■ **What the exercise asks**
Repeat, please, only the lines from the top of the data down to the line with "(state_r == S_START_BUFFER)?"; include both of those lines.

Items listed in a dataset:
# # #

==> flow/design.v <==
module I2cInitializer (
  input i_rst_n,
  input i_clk,
  input i_start,
  output o_finished,
  output o_sclk,
  inout io_sdat,
  output o_oen
);
localparam data_bytes = 30;
localparam [data_bytes * 8-1: 0] setup_data = {
    24'b00110100_000_0000_0_1001_0111,
    24'b00110100_000_0001_0_1001_0111,
    24'b00110100_000_0010_0_0111_1001,
    24'b00110100_000_0011_0_0111_1001,
    24'b00110100_000_0100_0_0001_0101,
    24'b00110100_000_0101_0_0000_0000,
    24'b00110100_000_0110_0_0000_0000,
    24'b00110100_000_0111_0_0100_0010,
    24'b00110100_000_1000_0_0001_1001,
    24'b00110100_000_1001_0_0000_0001
};
localparam S_IDLE         = 4'b0000;
localparam S_START        = 4'b0001;
localparam S_START_BUFFER = 4'b1110;
localparam S_GAURD1       = 4'b0100;
localparam S_SEND         = 4'b0101;
localparam S_GUARD2       = 4'b0110;
localparam S_STOP         = 4'b0010;
localparam S_STOP_BUFFER  = 4'b1010;
localparam S_FINISH       = 4'b0011;
logic [data_bytes * 8 -1: 0] data_r, data_w;
logic [3:0] state_r, state_w;
logic [2:0] bits_cnt_r, bits_cnt_w;
logic [1:0] bytes_cnt_r, bytes_cnt_w;
logic [2:0] stop_cnt_r, stop_cnt_w;
logic finish_r, finish_w, oen_r, oen_w;
assign o_sclk = (state_r[2] || state_r == S_STOP_BUFFER || state_r == S_START_BUFFER)? (state_r[0]) : 1;
assign io_sdat = (state_r == S_IDLE)        ? 1:
                (state_r == S_START)       ? 0:
                (state_r == S_START_BUFFER)? 0:
                (state_r == S_STOP)        ? 0:
                (state_r == S_STOP_BUFFER) ? 0:
                (state_r == S_FINISH)      ? 1:
                (oen_r)                    ? 1'bz: 
                                             data_r[data_bytes * 8 -1];
assign o_finished = finish_r;
assign o_oen = oen_r;
always_comb begin
  state_w = state_r;
  data_w = data_r;
  finish_w = 0;
  oen_w = oen_r;
  case(state_r)
    S_IDLE: begin
      if(i_start) begin
        state_w = S_START;
        data_w = setup_data;
      end else begin
        state_w = state_r;
        data_w = data_r;
      end
      finish_w = 0;
      oen_w = 0;
    end
    S_START_BUFFER: begin 
      state_w = S_GAURD1;
      data_w = data_r;
      finish_w = finish_r;
      oen_w = oen_r;
    end
    S_START: begin 
      state_w = S_START_BUFFER;
      data_w = data_r;
      finish_w = 0;
      oen_w = 0;
    end
    S_GAURD1: begin
      state_w = S_SEND;
      data_w = data_r;
      finish_w = 0;
      oen_w = oen_r;
    end
    S_SEND: begin
      state_w = S_GUARD2;
      data_w = data_r;
      finish_w = 0;
      oen_w = oen_r;
    end
    S_GUARD2: begin
      if (bytes_cnt_r == 0 && oen_r) begin  
        state_w = S_STOP_BUFFER;
        data_w = data_r << 1;
        oen_w = 0;
      end else if (bytes_cnt_r > 0 && oen_r) begin  
        state_w = S_GAURD1;
        data_w = data_r << 1;
        oen_w = 0;
      end else if (bits_cnt_r == 0) begin  
        state_w = S_GAURD1;
        data_w = data_r;
        oen_w = 1;
      end else begin
        state_w = S_GAURD1;
        data_w = data_r << 1;
        oen_w = 0;
      end
      finish_w = 0;
    end
    S_STOP_BUFFER: begin
      state_w = S_STOP;
      data_w = data_r;
      finish_w = 0;
      oen_w = 0;
    end
    S_STOP: begin
      if(data_r == 0) begin
        state_w = S_FINISH;
        finish_w = 1;
      end else begin
        state_w = S_FINISH;
        finish_w = 0;
      end
      data_w = data_r;
    end
    S_FINISH: begin
      if(data_r != 0 && stop_cnt_r == 0)
        state_w = S_START;
      else
        state_w = state_r;
      data_w = data_r;
      finish_w = 0;
    end
  endcase
end
always @(*) begin
  if (state_r == S_STOP_BUFFER)
    stop_cnt_w = 3;
  else if (state_r == S_FINISH)
    stop_cnt_w = stop_cnt_r - 1;
  else
    stop_cnt_w = stop_cnt_r;
end
always @(*) begin 
  if (state_r == S_START)
    bytes_cnt_w = 2;
  else if (state_r == S_GUARD2 && oen_r)
    bytes_cnt_w = bytes_cnt_r - 1;
  else 
    bytes_cnt_w = bytes_cnt_r;
end
always @(*) begin 
  if (state_r == S_START)
    bits_cnt_w = 7;
  else if (state_r == S_GUARD2 && !oen_r)
    bits_cnt_w = bits_cnt_r - 1;
  else 
    bits_cnt_w = bits_cnt_r;
end
always_ff @(posedge i_clk or negedge i_rst_n) begin
	if(~i_rst_n) begin
		state_r <= S_IDLE;
		data_r <= setup_data;
    bytes_cnt_r <= 0;
    stop_cnt_r <= 0;
    bits_cnt_r <= 0;
		finish_r <= 0;
    oen_r <= 0;
	end else begin
		state_r <= state_w;
		data_r <= data_w;
    bytes_cnt_r <= bytes_cnt_w;
    stop_cnt_r <= stop_cnt_w;
    bits_cnt_r <= bits_cnt_w;
		finish_r <= finish_w;
    oen_r <= oen_w;
	end
end
endmodule
==> flow/run.sh <==
#!/bin/bash
# OpenROAD 26Q1-2900-gdf79404cd8, Yosys 0.63+post, stock flow scripts
make -C /OpenROAD-flow-scripts/flow DESIGN_CONFIG=/design/flow/config.mk WORK_HOME=/design/flow/orfs finish
==> flow/config.mk <==
export PLATFORM = sky130hd
export DESIGN_NAME = I2cInitializer
export DESIGN_NICKNAME = I2cInitializer
export VERILOG_FILES = /design/flow/design.v
export SDC_FILE = /design/flow/constraint.sdc
export NUM_CORES = 4
export LEC_CHECK = 1
export CORE_UTILIZATION = 50
==> flow/constraint.sdc <==
current_design I2cInitializer

set clk_period 14.7
set clk_io_pct 0.2

create_clock -name clk0 -period $clk_period [get_ports {i_clk}]

set non_clock_inputs [all_inputs -no_clocks]
set_input_delay [expr $clk_period * $clk_io_pct] -clock clk0 $non_clock_inputs
set_output_delay [expr $clk_period * $clk_io_pct] -clock clk0 [all_outputs]
==> flow_metrics.env <==
# flow metrics
export IMPL_status="completed"
export IMPL_critPathArrivalTime_ns=5.56
export IMPL_wl_per_cell_um=14.1
export IMPL_cts_path_max_buffers=3
export IMPL_hold_depth=2
export IMPL_maxSlewViolCount=0
export IMPL_synth_main_ff_cell="dfrtp_1"
export IMPL_critPathKind="input port to flop"
export IMPL_yosys_area_mm2=0.0109
export IMPL_vias=7861
export IMPL_core_mm2=0.0212
export IMPL_final_cells=1481
export IMPL_grt_ovfl_total=0
export IMPL_rows=53
export IMPL_async_reset_ff_share_pct=100
export IMPL_cts_root_buf="clkbuf_16"
export IMPL_yosysTopAreaCell="dfrtp_1"
export IMPL_adder_share_pct=0.572
export IMPL_top_logic_kind="simple AND/OR/NAND/NOR gates"
export IMPL_h_tree_depth=1
export IMPL_avgViaCountPerCell=5.31
export IMPL_muxShareOfSynthArea_pct=0.103
export IMPL_skew_ns=0.00827
export IMPL_clkTransAtPathRegs_ns=0.06
export IMPL_warnings=30
export IMPL_port_buffers=5
export IMPL_die_w_um=150
export IMPL_fin_crit_sh_pct=34.8
export IMPL_cts_hold_buf=0
export IMPL_finalSetupViolCount=0
export IMPL_synth_distinct_cells=41
export IMPL_synth_top_area_share_pct=41.2
export IMPL_chipArea_mm2=0.0225
export IMPL_yosys_warnings=2
export IMPL_grt_pass1_vias=7332
export IMPL_hold_viol=0
export IMPL_yosysSeqAreaShare_pct=59.0
export IMPL_avgSynthCellArea_um2=8.94
export IMPL_fmax_mhz=196
export IMPL_topCellsByArea="dfrtp_1 41%, dfstp_2 18%, nand2_1 14%"
export IMPL_numCtsBuffers=28
export IMPL_tns_ns=0
export IMPL_synthCells=1223
export IMPL_grtUsageTotal_pct=20.9
export IMPL_utilization_pct=56.0
export IMPL_rsz0062_at_grt="false"
export IMPL_mostFrequentLayoutCells="419 x nand2_1, 214 x o21ai_1, 180 x dfrtp_1, 82 x nor2_1, 74 x dfstp_2"
export IMPL_xor_share_pct=0.240
export IMPL_synthAoiAreaFrac_pct=12.6
export IMPL_edf_count=0
export IMPL_grt_max_degree=191
export IMPL_r2r_cells=6
export IMPL_drc=0
export IMPL_antenna_found_initial=0
export IMPL_crit_path_end_kind="flop"
export IMPL_grt_pass1_wl_um=36600
export IMPL_powerDensity_mw_per_mm2=118
export IMPL_dp_cells=1429
export IMPL_io_pins=7
export IMPL_drt_first_pass_iters=4
export IMPL_layout_top_cell="nand2_1"
export IMPL_hpwl_um=11800
export IMPL_post_cts_resized=0
export IMPL_fin_crit_ns=5.11
export IMPL_dieHeight_um=150
export IMPL_cts_setup_buffers=0
export IMPL_ys_cells=1223
export IMPL_clk_latency_ns=0.53
export IMPL_n_antenna_cell=0
export IMPL_cts_sinks=254
export IMPL_p_leak_nw=6.57
export IMPL_worst_slew_pin_slew_ns=0.791
export IMPL_slew_headroom_pct=47.3
export IMPL_cts_tree="yes"
export IMPL_cap_violations=0
export IMPL_gp_congestion=0.773
export IMPL_synth_flops=254
export IMPL_drive_gt1_share_pct=10.9
export IMPL_drtAntennaViolNets=0
export IMPL_required_ns=15.15
export IMPL_ys_sh_simple_pct=22.7
export IMPL_drt_iter0_markers=542
export IMPL_drt_total_wl_um=20900
export IMPL_ir_drop_uv=71.9
export IMPL_start_kind="input port"
export IMPL_synth_cell_area_mm2=0.0109
export IMPL_critPathMaxFanout=68
export IMPL_hold_class="flop to flop"
export IMPL_fp_util_pct=51.5
export IMPL_syn2layout_area_growth_pct=8.75
[cells in the mapped netlist (all sizes together), types with 5 or more instances]
| library cell | n |
|---|---|
| nand2 | 419 |
| o21ai | 246 |
| dfrtp | 180 |
| nor2 | 83 |
| dfstp | 74 |
| nor4 | 63 |
| buf | 56 |
| clkbuf | 28 |
| nand4 | 16 |
| a21oi | 10 |
| inv | 8 |
| ha | 5 |
[layout make-up]
class / count / area (um2)
Tap cell: 275 / 344
Fill cell: 1884 / 9330
Multi-Input combinational cell: 876 / 3980
Clock inverter: 7 / 88.8
Timing Repair Buffer: 15 / 155
Inverter: 9 / 33.8
Sequential cell: 254 / 6450
Clock buffer: 45 / 836
[worst paths after layout]
| path | startpoint | to | slack [ns] |
|---|---|---|---|
| worst max-delay path | i_start | data_r[177] | 9.59 |
| worst min-delay path | data_r[82] | data_r[83] | 0.47 |
| worst max register to register | state_r[0] | data_r[175] | 10.72 |
| worst min register to register | data_r[82] | data_r[83] | 0.47 |
| max in group asynchronous | i_rst_n | data_r[101] | 11.15 |
| min in group asynchronous | i_rst_n | data_r[53] | 2.36 |
[registers in the layout (all words and copies together), names as in the netlist]
register / count
bits_cnt_r: 3
stop_cnt_r: 3
state_r: 4
data_r: 240
bytes_cnt_r: 2
finish_r: 1
oen_r: 1
[metrics by stage]
| stage | hold WS (ns) | area (um2) | power [W] | worst slack (ns) |
|---|---|---|---|---|
| 2_1_floorplan | 0.450 | 10900 | 0.000713 | 10.70 |
| 3_3_place_gp | 0.459 | 11000 | 0.000728 | 8.99 |
| 3_5_place_dp | 0.463 | 11000 | 0.000728 | 8.99 |
| 4_1_cts | 0.470 | 11900 | 0.00143 | 9.53 |
| 5_1_grt | 0.489 | 11900 | 0.00146 | 9.26 |
| 6_report | 0.468 | 11900 | 0.00141 | 9.59 |
[cells by family after synthesis]
family                     count (synthesis)
and+or+nand+nor                          598
AOI/OAI and AO/OA                        269
DFF                                      254
buffers and inverters                     93
adders and majority gates                  5
xor gates and xnor gates                   3
muxes                                      1
[metal layers]
layer	vias up	part of all wire, %	track usage [%]
met1	3750	52	38.3
met3	27	3.0	2.67
li1	4012	-	-
met4	0	1.9	3.43
met2	72	43	28.7
met5	-	0	0
[critical path: stages]
cell and delay, ns:
clkdlybuf4s50_1 0.42, nand2b_1 0.15, or3_4 0.47, buf_4 0.57
buf_4 0.68, nand2_1 0.12, o21ai_0 0.16
[power breakdown]
group | total (W) | internal (W) | leakage [nW] | switching [W]
registers | 0.000701 | 0.000701 | 2.45 | 0.000000128
logic | 0.0000146 | 0.00000140 | 3.67 | 0.0000132
clock network | 0.000693 | 0.000422 | 0.454 | 0.000271
total | 0.00141 | 0.00112 | 6.57 | 0.000284
Power figures rest on the tool's default switching activity, not on a simulated workload.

# # #

■ **Exercise output**
==> flow/design.v <==
module I2cInitializer (
  input i_rst_n,
  input i_clk,
  input i_start,
  output o_finished,
  output o_sclk,
  inout io_sdat,
  output o_oen
);
localparam data_bytes = 30;
localparam [data_bytes * 8-1: 0] setup_data = {
    24'b00110100_000_0000_0_1001_0111,
    24'b00110100_000_0001_0_1001_0111,
    24'b00110100_000_0010_0_0111_1001,
    24'b00110100_000_0011_0_0111_1001,
    24'b00110100_000_0100_0_0001_0101,
    24'b00110100_000_0101_0_0000_0000,
    24'b00110100_000_0110_0_0000_0000,
    24'b00110100_000_0111_0_0100_0010,
    24'b00110100_000_1000_0_0001_1001,
    24'b00110100_000_1001_0_0000_0001
};
localparam S_IDLE         = 4'b0000;
localparam S_START        = 4'b0001;
localparam S_START_BUFFER = 4'b1110;
localparam S_GAURD1       = 4'b0100;
localparam S_SEND         = 4'b0101;
localparam S_GUARD2       = 4'b0110;
localparam S_STOP         = 4'b0010;
localparam S_STOP_BUFFER  = 4'b1010;
localparam S_FINISH       = 4'b0011;
logic [data_bytes * 8 -1: 0] data_r, data_w;
logic [3:0] state_r, state_w;
logic [2:0] bits_cnt_r, bits_cnt_w;
logic [1:0] bytes_cnt_r, bytes_cnt_w;
logic [2:0] stop_cnt_r, stop_cnt_w;
logic finish_r, finish_w, oen_r, oen_w;
assign o_sclk = (state_r[2] || state_r == S_STOP_BUFFER || state_r == S_START_BUFFER)? (state_r[0]) : 1;
assign io_sdat = (state_r == S_IDLE)        ? 1:
                (state_r == S_START)       ? 0:
                (state_r == S_START_BUFFER)? 0:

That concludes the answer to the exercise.